[[DP - Geolocation]]
[[Mania]]
[[Depression]]
[[Paper - Classifying and clustering mood disorder patients using smartphone data from a feasibility study]]
- # Passive Sensor Data Collected
The mindLAMP app continuously gathered three types of passive smartphone data to capture daily behaviors and routines:
- Geolocation: real-time GPS points to map movement patterns and travel radius
- Accelerometer: device motion readings to estimate physical activity and infer sleep periods
- Screen-state: on/off logs to measure total phone usage and detect routine breaks
---
# Behavioral Features Derived
Raw sensor streams were processed into four key metrics for each 24-hour period:
- Home time: total hours spent at the primary location each day
- Entropy: a quantified measure of how often and widely locations changed, indicating routine stability
- Sleep duration: inferred from sustained periods of phone inactivity, aided by acceleration and screen data
- Screen duration: sum of daily screen-on intervals, reflecting engagement and possible restlessness
---
# How Mood Disorders Were Detected
Researchers transformed these features into input variables for machine learning models:
1. Binary classification
- Distinguished healthy controls from mood-disorder participants using a random forest model
- Passive data alone achieved an AUC of 0.65 for control vs. non-control classification
2. Depression vs. bipolar classification
- Logistic regression on passive data had limited performance (AUC = 0.52)

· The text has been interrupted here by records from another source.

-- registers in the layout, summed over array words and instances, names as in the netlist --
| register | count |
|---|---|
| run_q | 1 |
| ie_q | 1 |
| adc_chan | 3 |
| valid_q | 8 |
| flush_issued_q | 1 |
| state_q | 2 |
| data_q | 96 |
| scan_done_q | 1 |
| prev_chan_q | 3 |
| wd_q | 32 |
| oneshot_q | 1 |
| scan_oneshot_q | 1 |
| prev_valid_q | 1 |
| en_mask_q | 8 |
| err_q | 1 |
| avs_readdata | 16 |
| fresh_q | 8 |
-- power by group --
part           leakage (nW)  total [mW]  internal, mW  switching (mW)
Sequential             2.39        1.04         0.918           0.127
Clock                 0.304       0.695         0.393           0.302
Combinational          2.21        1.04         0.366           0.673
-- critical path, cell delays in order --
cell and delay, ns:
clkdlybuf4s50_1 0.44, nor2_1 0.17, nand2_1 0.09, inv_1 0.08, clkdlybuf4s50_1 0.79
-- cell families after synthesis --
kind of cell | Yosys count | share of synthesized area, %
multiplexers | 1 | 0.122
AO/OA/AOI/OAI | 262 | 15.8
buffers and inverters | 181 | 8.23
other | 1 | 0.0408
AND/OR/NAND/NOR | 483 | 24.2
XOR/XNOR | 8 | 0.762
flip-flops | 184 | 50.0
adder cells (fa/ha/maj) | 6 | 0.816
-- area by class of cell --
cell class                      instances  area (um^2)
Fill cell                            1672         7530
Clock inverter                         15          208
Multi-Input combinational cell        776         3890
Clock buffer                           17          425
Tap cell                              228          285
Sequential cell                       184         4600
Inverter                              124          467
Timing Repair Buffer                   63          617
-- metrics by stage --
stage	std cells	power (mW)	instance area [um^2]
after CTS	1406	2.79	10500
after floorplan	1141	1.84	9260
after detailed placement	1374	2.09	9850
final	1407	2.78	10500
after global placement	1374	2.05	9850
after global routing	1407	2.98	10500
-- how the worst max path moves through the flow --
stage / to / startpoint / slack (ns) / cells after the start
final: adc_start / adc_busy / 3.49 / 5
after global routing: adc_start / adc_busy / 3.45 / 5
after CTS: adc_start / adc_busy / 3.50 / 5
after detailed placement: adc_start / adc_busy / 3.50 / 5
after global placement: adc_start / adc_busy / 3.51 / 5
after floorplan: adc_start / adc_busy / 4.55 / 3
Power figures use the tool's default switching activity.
<file path="config.mk">
export PLATFORM = sky130hd
export DESIGN_NAME = clkdiv_ctrl
export DESIGN_NICKNAME = d
export VERILOG_FILES = /design/src/rtl/clkdiv_ctrl.sv
export SDC_FILE = /design/constraint.sdc
export NUM_CORES = 1
export LEC_CHECK = 0
export BUFFER_PORTS_ARGS = -buffer_cell sky130_fd_sc_hd__buf_4
export CORE_MARGIN = 2
export CORE_UTILIZATION = 61
export DETAILED_ROUTE_END_ITERATION = 8
export GPL_TIMING_DRIVEN = 0
export PLACE_DENSITY = 0.83
export SKIP_CTS_REPAIR_TIMING = 1
export SLEW_MARGIN = 40
export SYNTH_ARGS = -nofsm -noshare
export SYNTH_HDL_FRONTEND = slang
export SYNTH_SLANG_ARGS = --single-unit
export TNS_END_PERCENT = 10
</file>
<file path="constraint.sdc">
create_clock -name clk_in -period 6.7 [get_ports clk_in]
set_input_delay 1.005 -clock clk_in [delete_from_list [all_inputs] [get_ports clk_in]]
set_output_delay 1.005 -clock clk_in [all_outputs]
set_load 0.005 [all_outputs]
</file>
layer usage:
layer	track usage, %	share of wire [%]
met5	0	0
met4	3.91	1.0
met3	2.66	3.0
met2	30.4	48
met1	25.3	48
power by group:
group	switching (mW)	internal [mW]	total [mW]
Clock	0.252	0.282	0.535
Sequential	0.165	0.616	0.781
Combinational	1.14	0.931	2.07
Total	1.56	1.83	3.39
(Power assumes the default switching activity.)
--- src/rtl/queue_dispatcher_if.sv ---
// Downstream request channel: one data word qualified by a valid/ready handshake.
interface queue_dispatcher_if #(
  parameter int DATA_WIDTH = 64
);
  logic [DATA_WIDTH-1:0] out_data;
  logic                  out_valid;
  logic                  out_ready;

  modport master (
    output out_data,
    output out_valid,
    input  out_ready
  );

  modport slave (
    input  out_data,
    input  out_valid,
    output out_ready
  );
endinterface

--- src/rtl/queue_dispatcher.sv ---
// Moves one granted entry from a FWFT request queue to the memory port,
// releases the scheduler with a one-cycle consumed pulse, and keeps
// per-queue served/dropped statistics plus sticky protocol-error flags.
module queue_dispatcher #(
  parameter int NUMBER_OF_QUEUES = 4,
  parameter int DATA_WIDTH       = 64,
  parameter int COUNTER_WIDTH    = 32,
  localparam int IDW             = $clog2(NUMBER_OF_QUEUES)
) (
  input  logic                                      clock,
  input  logic                                      reset,
  input  logic                                      sched_enable_i,
  input  logic [IDW-1:0]                            sched_id_i,
  input  logic [NUMBER_OF_QUEUES-1:0]               empty_i,
  input  logic [NUMBER_OF_QUEUES*DATA_WIDTH-1:0]    queue_data_i,
  output logic [NUMBER_OF_QUEUES-1:0]               pop_o,
  queue_dispatcher_if.master                        mem_if,
  output logic                                      consumed_o,
  output logic                                      busy_o,
  input  logic                                      clear_stats_i,
  output logic [NUMBER_OF_QUEUES*COUNTER_WIDTH-1:0] served_count_o,
  output logic [NUMBER_OF_QUEUES*COUNTER_WIDTH-1:0] drop_count_o,
  output logic                                      overlap_error_o,
  output logic                                      drop_error_o
);

  typedef enum logic [1:0] {IDLE, FETCH, SEND, ACK} state_t;

  state_t                   state_q;
  logic [IDW-1:0]           cur_id_q;
  logic [DATA_WIDTH-1:0]    out_data_q;
  logic                     out_valid_q;
  logic                     consumed_q;
  logic                     overlap_error_q;
  logic                     drop_error_q;
  logic [COUNTER_WIDTH-1:0] served_q [NUMBER_OF_QUEUES];
  logic [COUNTER_WIDTH-1:0] drop_q   [NUMBER_OF_QUEUES];
  logic [DATA_WIDTH-1:0]    qdata    [NUMBER_OF_QUEUES];

  logic head_empty;
  logic accept;

  for (genvar g = 0; g < NUMBER_OF_QUEUES; g++) begin : g_lane
    assign qdata[g]                                        = queue_data_i[g*DATA_WIDTH +: DATA_WIDTH];
    assign served_count_o[g*COUNTER_WIDTH +: COUNTER_WIDTH] = served_q[g];
    assign drop_count_o[g*COUNTER_WIDTH +: COUNTER_WIDTH]   = drop_q[g];
  end

  assign head_empty       = empty_i[cur_id_q];
  assign accept           = (state_q == SEND) && mem_if.out_ready;

  assign mem_if.out_data  = out_data_q;
  assign mem_if.out_valid = out_valid_q;
  assign consumed_o       = consumed_q;
  assign busy_o           = (state_q != IDLE);
  assign overlap_error_o  = overlap_error_q;
  assign drop_error_o     = drop_error_q;

  // Pop strobe: the empty check and the pop happen in the same FETCH cycle,
  // so the strobe is decoded from state rather than registered a cycle early.
  always_comb begin
    pop_o = '0;
    if ((state_q == FETCH) && !head_empty) begin
      pop_o[cur_id_q] = 1'b1;
    end
  end

  // Transfer sequencer with registered handshake and completion outputs.
  always_ff @(posedge clock) begin
    if (reset) begin
      state_q     <= IDLE;
      cur_id_q    <= '0;
      out_data_q  <= '0;
      out_valid_q <= 1'b0;
      consumed_q  <= 1'b0;
    end else begin
      consumed_q <= 1'b0;
      unique case (state_q)
        IDLE: begin
          if (sched_enable_i) begin
            cur_id_q <= sched_id_i;
            state_q  <= FETCH;
          end
        end
        FETCH: begin
          if (!head_empty) begin
            out_data_q  <= qdata[cur_id_q];
            out_valid_q <= 1'b1;
            state_q     <= SEND;
          end else begin
            consumed_q <= 1'b1;
            state_q    <= ACK;
          end
        end
        SEND: begin
          if (mem_if.out_ready) begin
            out_valid_q <= 1'b0;
            consumed_q  <= 1'b1;
            state_q     <= ACK;
          end
        end
        ACK: begin
          state_q <= IDLE;
        end
        default: begin
          state_q <= IDLE;
        end
      endcase
    end
  end

  // Saturating statistics and sticky error flags; clear beats any same-cycle event.
  always_ff @(posedge clock) begin
    if (reset || clear_stats_i) begin
      overlap_error_q <= 1'b0;
      drop_error_q    <= 1'b0;
      for (int unsigned i = 0; i < NUMBER_OF_QUEUES; i++) begin
        served_q[i] <= '0;
        drop_q[i]   <= '0;
      end
    end else begin
      if (sched_enable_i && (state_q != IDLE)) begin
        overlap_error_q <= 1'b1;
      end
      if ((state_q == FETCH) && head_empty) begin
        drop_error_q <= 1'b1;
      end
      for (int unsigned i = 0; i < NUMBER_OF_QUEUES; i++) begin
        if (accept && (cur_id_q == IDW'(i)) && (served_q[i] != '1)) begin
          served_q[i] <= served_q[i] + 1'b1;
        end
        if ((state_q == FETCH) && head_empty && (cur_id_q == IDW'(i)) && (drop_q[i] != '1)) begin
          drop_q[i] <= drop_q[i] + 1'b1;
        end
      end
    end
  end

endmodule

- Adding active survey responses (PHQ-2, GAD-2) improved AUC to 0.62, highlighting the value of combining passive and active data
3. Unsupervised clustering
- K-means grouped participants into four clusters based on all features
- Moderate silhouette (0.46) and ARI (0.27) scores suggested behavioral patterns partly aligned with clinical diagnoses
These methods show that passively collected smartphone metrics can offer a low-cost, scalable digital biomarker for mood disorders. Further validation with larger, richer datasets is needed before clinical deployment.